Cameron and Tyler Winklevoss, best known together as the Winklevoss twins, have lost their status as billionaires following the sudden drop in the value of cryptocurrencies including Bitcoin, Bloomberg reported.

Following Bitcoin’s drop below the $10,000 mark on Wednesday, each of the Winklevoss brothers lost a projected $443 million, leaving them with about $739 million each—no small fortune to be sure, but enough to remove them from the Bloomberg Billionaire Index.

The last three days have been challenging for many Bitcoin investors, with the cryptocurrency experiencing a sudden and seemingly continuous price drop. The digital currency went from being valued at more than $14,000 Sunday to as low as $9,532 on Wednesday. The currency peaked at $19,511 on Dec. 18 and has lost nearly half of its value in the course of one month.

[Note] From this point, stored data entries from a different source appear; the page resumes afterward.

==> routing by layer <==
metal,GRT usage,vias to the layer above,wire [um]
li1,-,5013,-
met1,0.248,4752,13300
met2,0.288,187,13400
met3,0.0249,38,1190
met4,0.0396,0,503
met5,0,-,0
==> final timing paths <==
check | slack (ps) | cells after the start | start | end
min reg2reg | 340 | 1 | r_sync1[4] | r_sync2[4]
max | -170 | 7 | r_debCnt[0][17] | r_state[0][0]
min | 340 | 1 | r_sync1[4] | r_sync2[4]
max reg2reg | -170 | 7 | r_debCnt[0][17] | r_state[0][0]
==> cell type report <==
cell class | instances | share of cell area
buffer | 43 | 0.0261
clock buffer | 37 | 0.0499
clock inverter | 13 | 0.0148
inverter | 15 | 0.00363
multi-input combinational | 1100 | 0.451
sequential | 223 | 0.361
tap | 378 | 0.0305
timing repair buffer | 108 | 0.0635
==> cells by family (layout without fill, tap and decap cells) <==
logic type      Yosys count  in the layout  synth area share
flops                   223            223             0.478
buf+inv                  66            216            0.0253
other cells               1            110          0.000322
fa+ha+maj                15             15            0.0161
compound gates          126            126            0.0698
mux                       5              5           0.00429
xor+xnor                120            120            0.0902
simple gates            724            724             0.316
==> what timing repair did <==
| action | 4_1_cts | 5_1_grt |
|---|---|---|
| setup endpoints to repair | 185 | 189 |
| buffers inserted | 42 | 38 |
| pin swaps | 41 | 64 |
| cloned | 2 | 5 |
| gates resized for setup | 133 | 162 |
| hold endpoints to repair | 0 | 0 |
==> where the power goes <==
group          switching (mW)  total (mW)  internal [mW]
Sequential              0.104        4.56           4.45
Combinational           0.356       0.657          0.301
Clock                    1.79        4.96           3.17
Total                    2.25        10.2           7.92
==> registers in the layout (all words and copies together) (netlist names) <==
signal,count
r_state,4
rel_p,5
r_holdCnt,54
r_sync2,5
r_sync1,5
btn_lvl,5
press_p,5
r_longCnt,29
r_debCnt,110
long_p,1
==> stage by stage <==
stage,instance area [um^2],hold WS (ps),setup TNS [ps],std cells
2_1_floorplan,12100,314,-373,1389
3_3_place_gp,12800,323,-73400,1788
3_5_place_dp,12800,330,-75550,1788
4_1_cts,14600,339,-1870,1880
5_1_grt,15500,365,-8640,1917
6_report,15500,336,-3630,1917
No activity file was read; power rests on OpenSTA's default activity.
<file path="src/rtl/wishbone_nn_stream_bridge.sv">
// Wishbone slave feeding an NN core through an input FIFO and collecting class IDs in an output FIFO.
// Optional interrupt output is built when the macro WB_NN_IRQ_EN is defined.

module wishbone_nn_stream_bridge_fifo #(
  parameter int WIDTH = 8,
  parameter int DEPTH = 8
) (
  input  logic                       clk_i,
  input  logic                       rst_i,
  input  logic                       flush_i,
  input  logic                       push_i,
  input  logic                       pop_i,
  input  logic [WIDTH-1:0]           data_i,
  output logic [WIDTH-1:0]           data_o,
  output logic [$clog2(DEPTH+1)-1:0] count_o,
  output logic                       full_o,
  output logic                       empty_o
);
  localparam int AW = $clog2(DEPTH);
  localparam int CW = $clog2(DEPTH+1);

  logic [WIDTH-1:0] mem_q [DEPTH];
  logic [AW-1:0]    wr_ptr_q, rd_ptr_q;
  logic [CW-1:0]    count_q, count_d;
  logic             do_push, do_pop;

  // Full/empty come from the pre-edge count, so a push on a full FIFO is refused even with a pop.
  assign full_o  = (count_q == CW'(DEPTH));
  assign empty_o = (count_q == '0);
  assign do_push = push_i & ~full_o;
  assign do_pop  = pop_i & ~empty_o;
  assign count_d = count_q + CW'(do_push) - CW'(do_pop);
  assign data_o  = mem_q[rd_ptr_q];
  assign count_o = count_q;

  always_ff @(posedge clk_i or posedge rst_i) begin
    if (rst_i) begin
      wr_ptr_q <= '0;
      rd_ptr_q <= '0;
      count_q  <= '0;
    end else if (flush_i) begin
      wr_ptr_q <= '0;
      rd_ptr_q <= '0;
      count_q  <= '0;
    end else begin
      if (do_push) wr_ptr_q <= wr_ptr_q + 1'b1;
      if (do_pop)  rd_ptr_q <= rd_ptr_q + 1'b1;
      count_q <= count_d;
    end
  end

  always_ff @(posedge clk_i) begin
    if (do_push) mem_q[wr_ptr_q] <= data_i;
  end
endmodule

module wishbone_nn_stream_bridge #(
  parameter logic [31:0] BASE_ADDR = 32'h3000_0000,
  parameter int          IN_WIDTH  = 32,
  parameter int          OUT_WIDTH = 8,
  parameter int          IN_DEPTH  = 8,
  parameter int          OUT_DEPTH = 8
) (
  input  logic                 wb_clk_i,
  input  logic                 wb_rst_i,
  input  logic                 wbs_stb_i,
  input  logic                 wbs_cyc_i,
  input  logic                 wbs_we_i,
  input  logic [3:0]           wbs_sel_i,
  input  logic [31:0]          wbs_dat_i,
  input  logic [31:0]          wbs_adr_i,
  output logic                 wbs_ack_o,
  output logic [31:0]          wbs_dat_o,
  output logic [IN_WIDTH-1:0]  nn_in_data,
  output logic                 nn_in_valid,
  input  logic                 nn_in_ready,
  input  logic [OUT_WIDTH-1:0] nn_out_data,
  input  logic                 nn_out_valid,
  output logic                 nn_out_ready
`ifdef WB_NN_IRQ_EN
  ,output logic                irq_o
`endif
);
  localparam logic [31:0] ADR_DATA = BASE_ADDR;
  localparam logic [31:0] ADR_STAT = BASE_ADDR + 32'h4;
  localparam logic [31:0] ADR_CTRL = BASE_ADDR + 32'h8;
  localparam int ICW = $clog2(IN_DEPTH+1);
  localparam int OCW = $clog2(OUT_DEPTH+1);

  logic                 ack_q;
  logic [31:0]          dat_q, rdata_d, status_w;
  logic                 ovf_q, udf_q, irq_bit;
  logic                 sel_data, sel_stat, sel_ctrl, hit;
  logic                 wr_data, rd_data, wr_ctrl, flush, clr_flags;
  logic [ICW-1:0]       in_cnt;
  logic [OCW-1:0]       out_cnt;
  logic                 in_full, in_empty, out_full, out_empty;
  logic [OUT_WIDTH-1:0] out_head;
  logic                 unused_inputs;

  assign unused_inputs = ^{wbs_sel_i, wbs_dat_i};

  assign sel_data  = (wbs_adr_i == ADR_DATA);
  assign sel_stat  = (wbs_adr_i == ADR_STAT);
  assign sel_ctrl  = (wbs_adr_i == ADR_CTRL);
  // Qualifying with !ack_q forces a one-cycle gap between consecutive accesses.
  assign hit       = wbs_stb_i & wbs_cyc_i & (sel_data | sel_stat | sel_ctrl) & ~ack_q;
  assign wr_data   = hit & wbs_we_i & sel_data;
  assign rd_data   = hit & ~wbs_we_i & sel_data;
  assign wr_ctrl   = hit & wbs_we_i & sel_ctrl;
  assign flush     = wr_ctrl & wbs_dat_i[0];
  assign clr_flags = wr_ctrl & wbs_dat_i[1];

  assign nn_in_valid  = ~in_empty;
  assign nn_out_ready = ~out_full;
  assign wbs_ack_o    = ack_q;
  assign wbs_dat_o    = dat_q;

  wishbone_nn_stream_bridge_fifo #(.WIDTH(IN_WIDTH), .DEPTH(IN_DEPTH)) u_in_fifo (
    .clk_i   (wb_clk_i),
    .rst_i   (wb_rst_i),
    .flush_i (flush),
    .push_i  (wr_data),
    .pop_i   (nn_in_valid & nn_in_ready),
    .data_i  (wbs_dat_i[IN_WIDTH-1:0]),
    .data_o  (nn_in_data),
    .count_o (in_cnt),
    .full_o  (in_full),
    .empty_o (in_empty)
  );

  wishbone_nn_stream_bridge_fifo #(.WIDTH(OUT_WIDTH), .DEPTH(OUT_DEPTH)) u_out_fifo (
    .clk_i   (wb_clk_i),
    .rst_i   (wb_rst_i),
    .flush_i (flush),
    .push_i  (nn_out_valid & nn_out_ready),
    .pop_i   (rd_data),
    .data_i  (nn_out_data),
    .data_o  (out_head),
    .count_o (out_cnt),
    .full_o  (out_full),
    .empty_o (out_empty)
  );

  function automatic logic [7:0] sat8(input logic [31:0] v);
    return (v > 32'd255) ? 8'hFF : v[7:0];
  endfunction

  assign status_w = {11'b0, irq_bit, udf_q, ovf_q, out_empty, in_full,
                     sat8(32'(out_cnt)), sat8(32'(in_cnt))};

  always_comb begin
    rdata_d = '0;
    if (sel_data && !out_empty) rdata_d[OUT_WIDTH-1:0] = out_head;
    else if (sel_stat)          rdata_d = status_w;
  end

  always_ff @(posedge wb_clk_i or posedge wb_rst_i) begin
    if (wb_rst_i) begin
      ack_q <= 1'b0;
      dat_q <= '0;
      ovf_q <= 1'b0;
      udf_q <= 1'b0;
    end else begin
      ack_q <= hit;
      dat_q <= (hit && !wbs_we_i) ? rdata_d : 32'h0;
      if (clr_flags) begin
        ovf_q <= 1'b0;
        udf_q <= 1'b0;
      end
      if (wr_data && in_full)  ovf_q <= 1'b1;
      if (rd_data && out_empty) udf_q <= 1'b1;
    end
  end

`ifdef WB_NN_IRQ_EN
  logic irq_q, mask_q;

  always_ff @(posedge wb_clk_i or posedge wb_rst_i) begin
    if (wb_rst_i) begin
      irq_q  <= 1'b0;
      mask_q <= 1'b0;
    end else begin
      irq_q <= ~mask_q & (~out_empty | ovf_q | udf_q);
      if (wr_ctrl) mask_q <= wbs_dat_i[2];
    end
  end

  assign irq_o   = irq_q;
  assign irq_bit = irq_q;
`else
  assign irq_bit = 1'b0;
`endif
endmodule

</file>
## config.mk

```make
export PLATFORM = sky130hd
export DESIGN_NAME = bram_wr_arbiter_flat
export DESIGN_NICKNAME = d
export VERILOG_FILES = /design/src/rtl/bram_wr_arbiter_pkg.sv /design/src/rtl/bram_wr_arbiter_if.sv /design/src/rtl/bram_wr_arbiter_rr_arb2.sv /design/src/rtl/bram_wr_arbiter.sv /design/src/flat_wrapper.sv
export SDC_FILE = /design/constraint.sdc
export NUM_CORES = 1
export LEC_CHECK = 0
export CELL_PAD_IN_SITES_DETAIL_PLACEMENT = 1
export CELL_PAD_IN_SITES_GLOBAL_PLACEMENT = 2
export CORE_ASPECT_RATIO = 1.75
export CORE_MARGIN = 8
export CORE_UTILIZATION = 21
export CTS_CLUSTER_DIAMETER = 100
export DETAILED_ROUTE_END_ITERATION = 16
export PLACE_DENSITY_LB_ADDON = 0.1
export SYNTH_ARGS = -nofsm -noshare
export SYNTH_HDL_FRONTEND = slang
export SYNTH_SLANG_ARGS = --single-unit
```

## constraint.sdc

```tcl
create_clock -name clk -period 1.7 [get_ports clk]
set_clock_uncertainty 0.1 [all_clocks]
set_input_delay 0.34 -clock clk [delete_from_list [all_inputs] [get_ports clk]]
set_output_delay 0.34 -clock clk [all_outputs]
set_load 0.05 [all_outputs]
```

Bitcoin’s value has appeared to stabilize somewhat, settling in around the $10,000 mark after the slide, but the cryptocurrency has proven to be volatile and difficult to predict in its behavior. It experienced incredible growth over the course of 2017 after starting the year valued at less than $1,000 and now appears to be experiencing what is at best a correction and at worst a crash.

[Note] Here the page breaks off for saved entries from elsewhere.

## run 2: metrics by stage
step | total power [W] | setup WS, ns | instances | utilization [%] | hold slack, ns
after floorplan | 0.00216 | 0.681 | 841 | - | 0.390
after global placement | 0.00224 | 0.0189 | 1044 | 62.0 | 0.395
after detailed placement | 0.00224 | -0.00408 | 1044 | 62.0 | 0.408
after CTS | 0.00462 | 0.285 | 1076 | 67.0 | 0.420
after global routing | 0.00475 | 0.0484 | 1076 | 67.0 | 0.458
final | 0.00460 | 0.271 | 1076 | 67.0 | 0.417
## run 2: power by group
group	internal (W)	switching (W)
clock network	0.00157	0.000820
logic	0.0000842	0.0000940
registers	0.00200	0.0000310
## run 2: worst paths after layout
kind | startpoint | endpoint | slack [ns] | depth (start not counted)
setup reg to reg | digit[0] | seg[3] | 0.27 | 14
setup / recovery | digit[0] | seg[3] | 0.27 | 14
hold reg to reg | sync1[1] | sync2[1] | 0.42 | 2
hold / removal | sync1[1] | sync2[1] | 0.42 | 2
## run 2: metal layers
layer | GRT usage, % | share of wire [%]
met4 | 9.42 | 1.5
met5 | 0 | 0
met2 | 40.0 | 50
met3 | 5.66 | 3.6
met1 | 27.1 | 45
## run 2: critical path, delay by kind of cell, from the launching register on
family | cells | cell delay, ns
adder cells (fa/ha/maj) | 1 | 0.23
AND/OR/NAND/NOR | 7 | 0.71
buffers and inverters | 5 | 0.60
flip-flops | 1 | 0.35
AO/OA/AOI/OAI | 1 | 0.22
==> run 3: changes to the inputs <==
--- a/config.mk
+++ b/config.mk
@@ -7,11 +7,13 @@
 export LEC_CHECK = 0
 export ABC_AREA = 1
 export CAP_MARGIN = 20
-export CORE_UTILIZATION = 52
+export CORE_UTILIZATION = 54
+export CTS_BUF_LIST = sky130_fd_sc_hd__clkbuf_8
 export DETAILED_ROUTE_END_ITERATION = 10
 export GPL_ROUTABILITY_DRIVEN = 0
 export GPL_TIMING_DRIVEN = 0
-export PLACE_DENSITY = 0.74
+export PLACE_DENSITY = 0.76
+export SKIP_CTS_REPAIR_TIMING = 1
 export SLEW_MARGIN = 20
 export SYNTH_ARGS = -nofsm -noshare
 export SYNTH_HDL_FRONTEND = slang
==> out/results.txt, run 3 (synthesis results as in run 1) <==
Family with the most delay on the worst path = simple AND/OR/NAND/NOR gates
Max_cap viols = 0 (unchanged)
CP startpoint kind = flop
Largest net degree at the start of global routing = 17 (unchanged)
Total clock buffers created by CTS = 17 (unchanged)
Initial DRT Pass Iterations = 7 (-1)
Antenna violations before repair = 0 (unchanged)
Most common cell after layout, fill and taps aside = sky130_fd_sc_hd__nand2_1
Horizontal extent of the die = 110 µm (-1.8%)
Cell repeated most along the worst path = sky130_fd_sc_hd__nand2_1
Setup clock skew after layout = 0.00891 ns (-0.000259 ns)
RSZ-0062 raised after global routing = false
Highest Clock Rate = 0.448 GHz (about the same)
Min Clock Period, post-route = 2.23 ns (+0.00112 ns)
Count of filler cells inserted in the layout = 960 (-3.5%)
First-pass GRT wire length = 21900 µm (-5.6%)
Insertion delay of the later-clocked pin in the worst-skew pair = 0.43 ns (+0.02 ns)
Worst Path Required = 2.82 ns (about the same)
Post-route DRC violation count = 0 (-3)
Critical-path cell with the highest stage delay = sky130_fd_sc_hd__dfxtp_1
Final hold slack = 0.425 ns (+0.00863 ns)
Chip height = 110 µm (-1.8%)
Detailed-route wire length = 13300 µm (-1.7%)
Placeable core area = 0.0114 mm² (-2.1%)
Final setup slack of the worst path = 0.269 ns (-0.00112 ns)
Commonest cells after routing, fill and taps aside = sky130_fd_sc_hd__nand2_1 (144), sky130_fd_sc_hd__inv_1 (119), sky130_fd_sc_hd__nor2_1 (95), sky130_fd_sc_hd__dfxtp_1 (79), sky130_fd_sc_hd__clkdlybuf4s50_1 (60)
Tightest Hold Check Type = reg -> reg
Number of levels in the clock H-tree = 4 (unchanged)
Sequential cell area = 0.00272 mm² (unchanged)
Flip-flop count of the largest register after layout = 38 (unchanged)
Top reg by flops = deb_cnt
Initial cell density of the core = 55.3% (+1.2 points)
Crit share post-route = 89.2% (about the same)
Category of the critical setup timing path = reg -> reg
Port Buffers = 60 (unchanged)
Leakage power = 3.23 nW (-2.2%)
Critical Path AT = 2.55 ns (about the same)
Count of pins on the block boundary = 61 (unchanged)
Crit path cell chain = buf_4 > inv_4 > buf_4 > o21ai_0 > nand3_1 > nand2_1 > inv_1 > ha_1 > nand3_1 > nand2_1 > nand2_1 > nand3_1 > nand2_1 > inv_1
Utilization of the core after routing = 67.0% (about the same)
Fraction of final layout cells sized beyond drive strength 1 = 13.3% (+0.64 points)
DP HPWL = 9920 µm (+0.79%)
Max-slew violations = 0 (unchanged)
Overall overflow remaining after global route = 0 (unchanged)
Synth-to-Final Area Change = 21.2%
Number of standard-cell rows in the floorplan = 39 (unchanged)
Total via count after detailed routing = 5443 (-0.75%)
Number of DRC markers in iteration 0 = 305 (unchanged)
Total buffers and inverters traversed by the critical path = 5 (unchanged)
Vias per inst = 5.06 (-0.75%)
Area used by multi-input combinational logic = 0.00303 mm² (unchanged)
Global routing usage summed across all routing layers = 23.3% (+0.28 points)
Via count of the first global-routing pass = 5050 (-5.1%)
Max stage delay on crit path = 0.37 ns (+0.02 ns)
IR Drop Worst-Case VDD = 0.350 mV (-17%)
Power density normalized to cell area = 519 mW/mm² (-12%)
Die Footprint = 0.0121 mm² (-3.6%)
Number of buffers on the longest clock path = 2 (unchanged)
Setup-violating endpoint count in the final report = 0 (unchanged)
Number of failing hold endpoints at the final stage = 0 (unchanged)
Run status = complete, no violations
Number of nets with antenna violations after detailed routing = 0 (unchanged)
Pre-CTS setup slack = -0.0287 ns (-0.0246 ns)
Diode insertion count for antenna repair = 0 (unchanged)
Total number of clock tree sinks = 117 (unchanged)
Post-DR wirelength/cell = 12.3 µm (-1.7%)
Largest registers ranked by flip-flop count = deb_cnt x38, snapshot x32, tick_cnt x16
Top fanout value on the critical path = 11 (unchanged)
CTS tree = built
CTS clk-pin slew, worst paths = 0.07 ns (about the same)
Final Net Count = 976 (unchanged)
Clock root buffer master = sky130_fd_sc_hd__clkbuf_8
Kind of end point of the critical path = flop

Other cryptocurrencies have also taken a tumble in the wake of Bitcoin’s drop. Digital coins including Ethereum and Ripple also saw their prices plummet in recent days. At one point, nearly the entirety of the cryptocurrency market had dropped in value by about 30 percent.

That sudden drop means the Winklevoss twins likely are not alone in feeling the pain of the market correction. A recent study found nearly 96 percent of all wealth tied to Bitcoin is currently held by four percent of owners. Those wallets have precipitously gotten smaller over the last few days.

Despite the drop off, the Winklevoss twins are unlikely to give up on Bitcoin and cryptocurrency. The two are heavily invested in the technology and have been two of the most prominent activists for the digital currency—though a number of their ventures have fallen short in the past.

The Winklevoss twins helped lead a funding round for bitcoin payment processor BitInstant in 2013—a short-lived endeavor that came to a close when the company’s CEO was arrested and charged with money laundering as the result of an investigation into the dark web market Silk Road.

The duo continued dumping support into cryptocurrency after the incident, launching financial index Winkdex to track the price of Bitcoin and creating a Bitcoin exchange platform called Gemini.

The twins attempted last year to launch an exchange traded fund (ETF) centered around Bitcoin. The Winklevoss Bitcoin Trust ETF failed to pass the application process from the Securities and Exchange Commission after the agency determined the proposed fund was susceptible to fraud due to the digital currency’s unregulated nature.

Despite the failed endeavors, the brothers have managed to make a considerable portion of their wealth through Bitcoin and cryptocurrency.